[Opening Input data section]

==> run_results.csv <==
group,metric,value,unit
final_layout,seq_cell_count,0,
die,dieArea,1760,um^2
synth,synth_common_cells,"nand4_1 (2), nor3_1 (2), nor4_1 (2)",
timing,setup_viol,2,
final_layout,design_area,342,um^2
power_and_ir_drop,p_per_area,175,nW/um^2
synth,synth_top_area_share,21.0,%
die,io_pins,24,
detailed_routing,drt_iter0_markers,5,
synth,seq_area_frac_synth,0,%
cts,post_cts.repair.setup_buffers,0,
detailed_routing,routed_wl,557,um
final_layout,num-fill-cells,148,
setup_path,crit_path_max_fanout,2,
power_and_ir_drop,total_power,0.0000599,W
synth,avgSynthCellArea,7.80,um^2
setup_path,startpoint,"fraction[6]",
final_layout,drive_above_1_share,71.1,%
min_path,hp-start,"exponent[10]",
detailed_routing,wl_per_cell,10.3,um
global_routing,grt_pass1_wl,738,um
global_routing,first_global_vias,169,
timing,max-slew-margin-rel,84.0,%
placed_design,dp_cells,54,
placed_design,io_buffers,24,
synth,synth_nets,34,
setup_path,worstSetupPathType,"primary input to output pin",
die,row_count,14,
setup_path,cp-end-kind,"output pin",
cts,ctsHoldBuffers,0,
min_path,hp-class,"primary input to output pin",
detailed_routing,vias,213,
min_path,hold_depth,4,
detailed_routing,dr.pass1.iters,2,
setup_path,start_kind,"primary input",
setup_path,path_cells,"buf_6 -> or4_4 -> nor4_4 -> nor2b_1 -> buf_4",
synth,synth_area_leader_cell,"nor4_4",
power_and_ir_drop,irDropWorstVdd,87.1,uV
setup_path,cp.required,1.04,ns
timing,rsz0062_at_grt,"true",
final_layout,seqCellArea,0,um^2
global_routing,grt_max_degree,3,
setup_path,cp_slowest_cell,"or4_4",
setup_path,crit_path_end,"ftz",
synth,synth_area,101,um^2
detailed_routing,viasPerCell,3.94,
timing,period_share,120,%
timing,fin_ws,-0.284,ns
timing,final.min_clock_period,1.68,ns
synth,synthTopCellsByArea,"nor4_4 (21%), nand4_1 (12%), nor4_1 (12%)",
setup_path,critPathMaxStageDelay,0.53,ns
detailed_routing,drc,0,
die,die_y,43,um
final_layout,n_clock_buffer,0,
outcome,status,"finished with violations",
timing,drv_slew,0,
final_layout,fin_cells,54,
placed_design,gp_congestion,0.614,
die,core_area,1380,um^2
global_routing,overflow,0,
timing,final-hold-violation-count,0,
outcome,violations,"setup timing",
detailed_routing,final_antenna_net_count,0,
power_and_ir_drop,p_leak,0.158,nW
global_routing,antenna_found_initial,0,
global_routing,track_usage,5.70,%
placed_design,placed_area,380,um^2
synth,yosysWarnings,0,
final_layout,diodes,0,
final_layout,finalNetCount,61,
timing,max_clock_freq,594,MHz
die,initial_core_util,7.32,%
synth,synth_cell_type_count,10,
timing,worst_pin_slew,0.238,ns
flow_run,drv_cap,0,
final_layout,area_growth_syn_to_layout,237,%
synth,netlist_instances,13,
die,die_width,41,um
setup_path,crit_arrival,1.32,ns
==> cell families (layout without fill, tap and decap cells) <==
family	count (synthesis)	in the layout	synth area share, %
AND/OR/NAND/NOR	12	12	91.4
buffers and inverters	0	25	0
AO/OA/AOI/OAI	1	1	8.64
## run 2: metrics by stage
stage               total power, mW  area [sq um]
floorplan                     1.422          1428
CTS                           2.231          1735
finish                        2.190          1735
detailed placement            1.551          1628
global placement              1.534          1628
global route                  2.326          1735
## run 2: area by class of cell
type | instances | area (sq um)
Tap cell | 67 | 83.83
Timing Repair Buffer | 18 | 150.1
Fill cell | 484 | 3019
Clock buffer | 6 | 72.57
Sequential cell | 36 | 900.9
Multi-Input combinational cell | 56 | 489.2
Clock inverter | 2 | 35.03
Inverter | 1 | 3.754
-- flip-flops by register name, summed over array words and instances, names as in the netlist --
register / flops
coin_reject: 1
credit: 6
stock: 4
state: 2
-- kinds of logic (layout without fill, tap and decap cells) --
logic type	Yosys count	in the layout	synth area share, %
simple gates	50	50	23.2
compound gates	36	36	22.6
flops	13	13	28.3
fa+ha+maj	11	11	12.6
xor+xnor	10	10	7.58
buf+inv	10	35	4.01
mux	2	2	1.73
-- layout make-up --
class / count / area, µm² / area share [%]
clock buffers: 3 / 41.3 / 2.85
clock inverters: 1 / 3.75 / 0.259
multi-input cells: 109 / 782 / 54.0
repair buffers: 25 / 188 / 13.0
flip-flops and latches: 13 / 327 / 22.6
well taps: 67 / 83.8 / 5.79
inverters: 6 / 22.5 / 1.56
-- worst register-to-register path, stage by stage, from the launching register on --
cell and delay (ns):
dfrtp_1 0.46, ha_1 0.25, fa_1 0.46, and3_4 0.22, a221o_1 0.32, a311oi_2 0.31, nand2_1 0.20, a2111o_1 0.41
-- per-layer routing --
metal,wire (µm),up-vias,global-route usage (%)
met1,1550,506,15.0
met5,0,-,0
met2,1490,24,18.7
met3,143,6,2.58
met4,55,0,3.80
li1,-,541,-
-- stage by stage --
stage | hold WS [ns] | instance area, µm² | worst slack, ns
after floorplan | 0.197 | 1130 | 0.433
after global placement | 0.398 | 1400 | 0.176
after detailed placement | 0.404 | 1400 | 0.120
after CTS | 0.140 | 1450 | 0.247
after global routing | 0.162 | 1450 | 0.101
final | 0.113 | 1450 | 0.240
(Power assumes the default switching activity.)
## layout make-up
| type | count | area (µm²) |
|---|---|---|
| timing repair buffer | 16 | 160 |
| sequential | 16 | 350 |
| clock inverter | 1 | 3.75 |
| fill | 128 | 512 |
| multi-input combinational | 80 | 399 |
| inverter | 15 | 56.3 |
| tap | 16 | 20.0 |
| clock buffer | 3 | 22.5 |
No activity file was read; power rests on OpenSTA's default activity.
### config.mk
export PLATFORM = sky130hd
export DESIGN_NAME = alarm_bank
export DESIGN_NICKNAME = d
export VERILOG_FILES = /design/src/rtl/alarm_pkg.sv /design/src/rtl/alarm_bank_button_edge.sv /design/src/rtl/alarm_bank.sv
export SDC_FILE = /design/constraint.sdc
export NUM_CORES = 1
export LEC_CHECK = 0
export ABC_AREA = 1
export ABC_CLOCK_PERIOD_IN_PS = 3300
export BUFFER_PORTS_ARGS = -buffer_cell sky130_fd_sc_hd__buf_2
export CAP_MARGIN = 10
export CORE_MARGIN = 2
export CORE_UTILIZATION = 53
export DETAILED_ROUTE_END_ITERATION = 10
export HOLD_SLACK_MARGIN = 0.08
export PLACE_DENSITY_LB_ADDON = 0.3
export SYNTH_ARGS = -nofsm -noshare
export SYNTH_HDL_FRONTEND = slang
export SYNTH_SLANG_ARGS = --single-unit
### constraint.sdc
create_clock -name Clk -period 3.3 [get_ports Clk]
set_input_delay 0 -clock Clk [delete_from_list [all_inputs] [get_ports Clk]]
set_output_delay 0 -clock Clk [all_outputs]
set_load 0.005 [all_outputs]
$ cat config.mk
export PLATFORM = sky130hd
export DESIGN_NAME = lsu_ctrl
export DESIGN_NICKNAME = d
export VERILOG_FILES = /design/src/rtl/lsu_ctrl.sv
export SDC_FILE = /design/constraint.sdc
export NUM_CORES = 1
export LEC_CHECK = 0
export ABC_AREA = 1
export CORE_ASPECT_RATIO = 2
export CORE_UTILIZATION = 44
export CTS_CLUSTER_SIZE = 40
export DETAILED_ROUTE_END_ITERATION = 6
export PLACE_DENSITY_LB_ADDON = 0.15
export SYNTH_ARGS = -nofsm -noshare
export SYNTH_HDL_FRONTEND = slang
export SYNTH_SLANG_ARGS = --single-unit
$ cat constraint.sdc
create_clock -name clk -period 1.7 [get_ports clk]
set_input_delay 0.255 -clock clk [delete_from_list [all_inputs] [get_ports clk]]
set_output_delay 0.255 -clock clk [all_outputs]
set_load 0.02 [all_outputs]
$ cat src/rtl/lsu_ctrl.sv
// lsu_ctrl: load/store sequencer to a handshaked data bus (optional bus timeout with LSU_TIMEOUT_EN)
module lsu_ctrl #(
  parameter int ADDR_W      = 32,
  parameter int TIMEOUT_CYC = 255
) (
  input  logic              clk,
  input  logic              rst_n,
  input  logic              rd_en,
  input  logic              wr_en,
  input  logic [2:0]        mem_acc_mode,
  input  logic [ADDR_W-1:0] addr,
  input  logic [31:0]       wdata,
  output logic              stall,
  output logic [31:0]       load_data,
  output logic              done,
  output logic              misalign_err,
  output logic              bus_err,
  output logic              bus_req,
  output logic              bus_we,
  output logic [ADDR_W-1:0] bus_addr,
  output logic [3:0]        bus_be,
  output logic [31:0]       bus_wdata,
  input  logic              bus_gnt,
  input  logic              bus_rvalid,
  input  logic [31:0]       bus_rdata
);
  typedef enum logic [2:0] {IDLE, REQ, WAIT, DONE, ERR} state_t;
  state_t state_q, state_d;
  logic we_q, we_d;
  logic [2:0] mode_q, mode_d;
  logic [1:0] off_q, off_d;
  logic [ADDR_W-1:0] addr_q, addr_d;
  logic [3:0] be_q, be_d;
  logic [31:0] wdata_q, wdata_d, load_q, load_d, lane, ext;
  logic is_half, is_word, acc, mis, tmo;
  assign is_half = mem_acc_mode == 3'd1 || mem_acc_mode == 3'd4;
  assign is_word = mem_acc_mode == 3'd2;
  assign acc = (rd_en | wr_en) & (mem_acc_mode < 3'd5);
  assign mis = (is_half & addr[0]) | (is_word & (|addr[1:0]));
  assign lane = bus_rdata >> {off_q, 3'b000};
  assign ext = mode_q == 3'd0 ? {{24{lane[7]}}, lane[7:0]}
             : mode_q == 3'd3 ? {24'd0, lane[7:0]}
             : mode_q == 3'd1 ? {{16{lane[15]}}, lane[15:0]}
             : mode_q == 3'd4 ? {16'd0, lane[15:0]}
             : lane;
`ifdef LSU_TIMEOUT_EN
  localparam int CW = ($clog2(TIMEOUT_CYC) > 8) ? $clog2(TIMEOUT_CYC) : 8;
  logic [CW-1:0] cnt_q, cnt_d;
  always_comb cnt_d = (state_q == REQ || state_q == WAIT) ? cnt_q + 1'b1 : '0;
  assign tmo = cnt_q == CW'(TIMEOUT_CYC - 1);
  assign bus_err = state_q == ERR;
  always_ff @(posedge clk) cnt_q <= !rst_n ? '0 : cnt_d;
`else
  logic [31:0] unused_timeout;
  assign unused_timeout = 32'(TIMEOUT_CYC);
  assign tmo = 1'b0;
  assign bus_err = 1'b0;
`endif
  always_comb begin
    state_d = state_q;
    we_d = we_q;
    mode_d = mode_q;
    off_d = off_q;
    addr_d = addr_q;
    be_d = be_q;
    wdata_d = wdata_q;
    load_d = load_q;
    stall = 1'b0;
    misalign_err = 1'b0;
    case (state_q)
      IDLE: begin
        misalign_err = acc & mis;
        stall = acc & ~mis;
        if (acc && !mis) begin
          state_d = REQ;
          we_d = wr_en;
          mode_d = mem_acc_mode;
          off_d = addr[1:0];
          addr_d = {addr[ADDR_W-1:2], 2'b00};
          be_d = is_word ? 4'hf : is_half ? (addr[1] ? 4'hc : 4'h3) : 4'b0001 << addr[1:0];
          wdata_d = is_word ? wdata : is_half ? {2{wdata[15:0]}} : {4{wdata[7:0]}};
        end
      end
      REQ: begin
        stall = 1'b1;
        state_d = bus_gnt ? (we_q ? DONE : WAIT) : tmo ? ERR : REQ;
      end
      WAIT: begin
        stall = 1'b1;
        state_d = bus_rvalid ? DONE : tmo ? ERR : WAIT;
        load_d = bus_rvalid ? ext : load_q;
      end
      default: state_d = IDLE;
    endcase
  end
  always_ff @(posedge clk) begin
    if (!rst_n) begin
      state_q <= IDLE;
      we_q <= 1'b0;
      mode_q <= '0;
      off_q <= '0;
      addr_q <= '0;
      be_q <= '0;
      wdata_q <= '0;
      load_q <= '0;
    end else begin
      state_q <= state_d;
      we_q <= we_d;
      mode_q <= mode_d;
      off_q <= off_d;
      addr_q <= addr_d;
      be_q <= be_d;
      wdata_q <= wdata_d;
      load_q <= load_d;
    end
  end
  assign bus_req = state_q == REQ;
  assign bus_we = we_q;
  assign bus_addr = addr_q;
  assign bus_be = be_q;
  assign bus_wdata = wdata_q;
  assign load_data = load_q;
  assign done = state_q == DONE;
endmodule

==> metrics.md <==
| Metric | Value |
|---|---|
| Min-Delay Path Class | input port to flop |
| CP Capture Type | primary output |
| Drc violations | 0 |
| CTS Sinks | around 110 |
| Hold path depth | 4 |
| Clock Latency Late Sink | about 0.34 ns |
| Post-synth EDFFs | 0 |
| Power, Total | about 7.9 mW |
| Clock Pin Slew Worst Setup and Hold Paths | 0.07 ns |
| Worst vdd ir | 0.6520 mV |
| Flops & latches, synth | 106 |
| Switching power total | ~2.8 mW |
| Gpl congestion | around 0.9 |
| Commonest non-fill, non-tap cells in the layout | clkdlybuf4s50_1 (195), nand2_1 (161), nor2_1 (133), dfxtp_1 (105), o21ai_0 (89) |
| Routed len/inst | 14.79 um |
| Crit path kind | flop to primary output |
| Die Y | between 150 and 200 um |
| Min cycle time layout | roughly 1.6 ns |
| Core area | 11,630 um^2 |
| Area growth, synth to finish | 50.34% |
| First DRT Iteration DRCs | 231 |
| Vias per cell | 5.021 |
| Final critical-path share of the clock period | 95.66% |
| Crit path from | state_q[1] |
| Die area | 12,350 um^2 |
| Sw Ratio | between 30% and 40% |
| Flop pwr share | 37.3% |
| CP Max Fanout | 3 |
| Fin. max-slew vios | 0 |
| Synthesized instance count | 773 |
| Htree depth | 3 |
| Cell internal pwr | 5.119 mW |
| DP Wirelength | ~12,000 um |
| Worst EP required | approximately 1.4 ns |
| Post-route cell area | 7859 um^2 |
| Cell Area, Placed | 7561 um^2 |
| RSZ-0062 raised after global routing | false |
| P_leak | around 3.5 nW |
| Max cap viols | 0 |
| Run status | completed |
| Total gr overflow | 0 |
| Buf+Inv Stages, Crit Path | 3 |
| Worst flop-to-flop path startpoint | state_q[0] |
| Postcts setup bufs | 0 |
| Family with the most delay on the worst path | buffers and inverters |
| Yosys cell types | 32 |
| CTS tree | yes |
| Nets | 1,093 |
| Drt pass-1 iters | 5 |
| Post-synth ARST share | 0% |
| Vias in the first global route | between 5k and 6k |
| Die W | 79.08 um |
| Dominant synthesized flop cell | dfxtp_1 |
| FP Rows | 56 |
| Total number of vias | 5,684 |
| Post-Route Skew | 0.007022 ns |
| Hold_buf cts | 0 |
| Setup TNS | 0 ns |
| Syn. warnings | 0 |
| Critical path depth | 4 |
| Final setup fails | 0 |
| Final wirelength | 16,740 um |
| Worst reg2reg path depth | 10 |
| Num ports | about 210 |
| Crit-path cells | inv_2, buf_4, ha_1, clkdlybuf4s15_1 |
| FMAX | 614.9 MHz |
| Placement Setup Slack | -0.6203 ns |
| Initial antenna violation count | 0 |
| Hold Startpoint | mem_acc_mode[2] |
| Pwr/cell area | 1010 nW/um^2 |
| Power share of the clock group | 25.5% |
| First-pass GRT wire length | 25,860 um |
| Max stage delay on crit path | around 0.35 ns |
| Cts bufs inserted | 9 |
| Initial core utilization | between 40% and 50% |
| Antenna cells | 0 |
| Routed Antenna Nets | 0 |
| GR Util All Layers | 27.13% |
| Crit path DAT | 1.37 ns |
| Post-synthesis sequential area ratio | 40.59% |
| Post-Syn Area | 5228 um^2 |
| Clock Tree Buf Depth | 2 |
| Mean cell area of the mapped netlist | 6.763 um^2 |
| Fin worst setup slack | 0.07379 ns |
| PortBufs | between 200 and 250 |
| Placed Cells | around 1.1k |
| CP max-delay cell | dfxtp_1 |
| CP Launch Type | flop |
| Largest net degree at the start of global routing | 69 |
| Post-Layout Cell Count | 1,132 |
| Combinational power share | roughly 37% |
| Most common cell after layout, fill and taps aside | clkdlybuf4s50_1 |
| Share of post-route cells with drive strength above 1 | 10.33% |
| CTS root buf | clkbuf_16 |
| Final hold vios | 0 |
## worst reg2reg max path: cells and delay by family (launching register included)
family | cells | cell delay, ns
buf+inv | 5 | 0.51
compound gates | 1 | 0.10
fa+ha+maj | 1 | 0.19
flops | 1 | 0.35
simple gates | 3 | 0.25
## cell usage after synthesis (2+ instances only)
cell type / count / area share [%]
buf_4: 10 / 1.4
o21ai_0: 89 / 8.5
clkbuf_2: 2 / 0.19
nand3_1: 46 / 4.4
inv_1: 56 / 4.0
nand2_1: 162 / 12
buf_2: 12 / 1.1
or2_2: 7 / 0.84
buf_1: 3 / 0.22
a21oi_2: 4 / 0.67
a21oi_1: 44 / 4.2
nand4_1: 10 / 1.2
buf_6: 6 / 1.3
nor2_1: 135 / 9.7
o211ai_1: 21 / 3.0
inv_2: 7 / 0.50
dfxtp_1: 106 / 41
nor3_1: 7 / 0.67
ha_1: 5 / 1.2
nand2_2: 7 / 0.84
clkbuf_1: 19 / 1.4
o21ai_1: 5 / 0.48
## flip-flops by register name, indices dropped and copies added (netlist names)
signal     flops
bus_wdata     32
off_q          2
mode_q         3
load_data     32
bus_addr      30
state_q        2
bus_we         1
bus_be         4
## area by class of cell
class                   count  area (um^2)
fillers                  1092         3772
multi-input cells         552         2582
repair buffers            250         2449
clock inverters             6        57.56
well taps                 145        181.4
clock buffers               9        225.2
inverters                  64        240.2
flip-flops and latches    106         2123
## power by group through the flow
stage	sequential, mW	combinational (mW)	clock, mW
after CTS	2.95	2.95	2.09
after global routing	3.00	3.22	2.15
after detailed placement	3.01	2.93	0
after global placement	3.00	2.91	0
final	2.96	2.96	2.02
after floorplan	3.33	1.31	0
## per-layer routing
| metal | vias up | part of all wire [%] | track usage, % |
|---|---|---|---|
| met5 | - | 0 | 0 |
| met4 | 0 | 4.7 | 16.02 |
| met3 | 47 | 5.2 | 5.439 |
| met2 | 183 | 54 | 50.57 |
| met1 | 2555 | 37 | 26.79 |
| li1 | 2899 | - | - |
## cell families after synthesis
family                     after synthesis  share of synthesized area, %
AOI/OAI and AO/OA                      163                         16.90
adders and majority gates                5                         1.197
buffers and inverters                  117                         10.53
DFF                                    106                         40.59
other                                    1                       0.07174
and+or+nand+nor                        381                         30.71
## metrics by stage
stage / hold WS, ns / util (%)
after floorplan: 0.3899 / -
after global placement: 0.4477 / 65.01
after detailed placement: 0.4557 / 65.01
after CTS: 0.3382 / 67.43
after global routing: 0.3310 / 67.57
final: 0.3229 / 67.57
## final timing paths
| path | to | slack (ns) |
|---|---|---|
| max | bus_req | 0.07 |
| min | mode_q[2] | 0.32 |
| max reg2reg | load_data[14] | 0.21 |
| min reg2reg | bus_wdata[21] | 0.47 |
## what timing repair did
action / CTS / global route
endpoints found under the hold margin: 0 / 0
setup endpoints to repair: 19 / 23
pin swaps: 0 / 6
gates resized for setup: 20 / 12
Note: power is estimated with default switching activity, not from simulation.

[Closing Input data section]

» Problem description:
Restate word for word the entries above from the line with "final_layout,seqCellArea,0,um^2" through the line with "nand4_1 (12%), nor4_1", inclusive, leaving out everything else.

» Output of the exercise:
final_layout,seqCellArea,0,um^2
global_routing,grt_max_degree,3,
setup_path,cp_slowest_cell,"or4_4",
setup_path,crit_path_end,"ftz",
synth,synth_area,101,um^2
detailed_routing,viasPerCell,3.94,
timing,period_share,120,%
timing,fin_ws,-0.284,ns
timing,final.min_clock_period,1.68,ns
synth,synthTopCellsByArea,"nor4_4 (21%), nand4_1 (12%), nor4_1 (12%)",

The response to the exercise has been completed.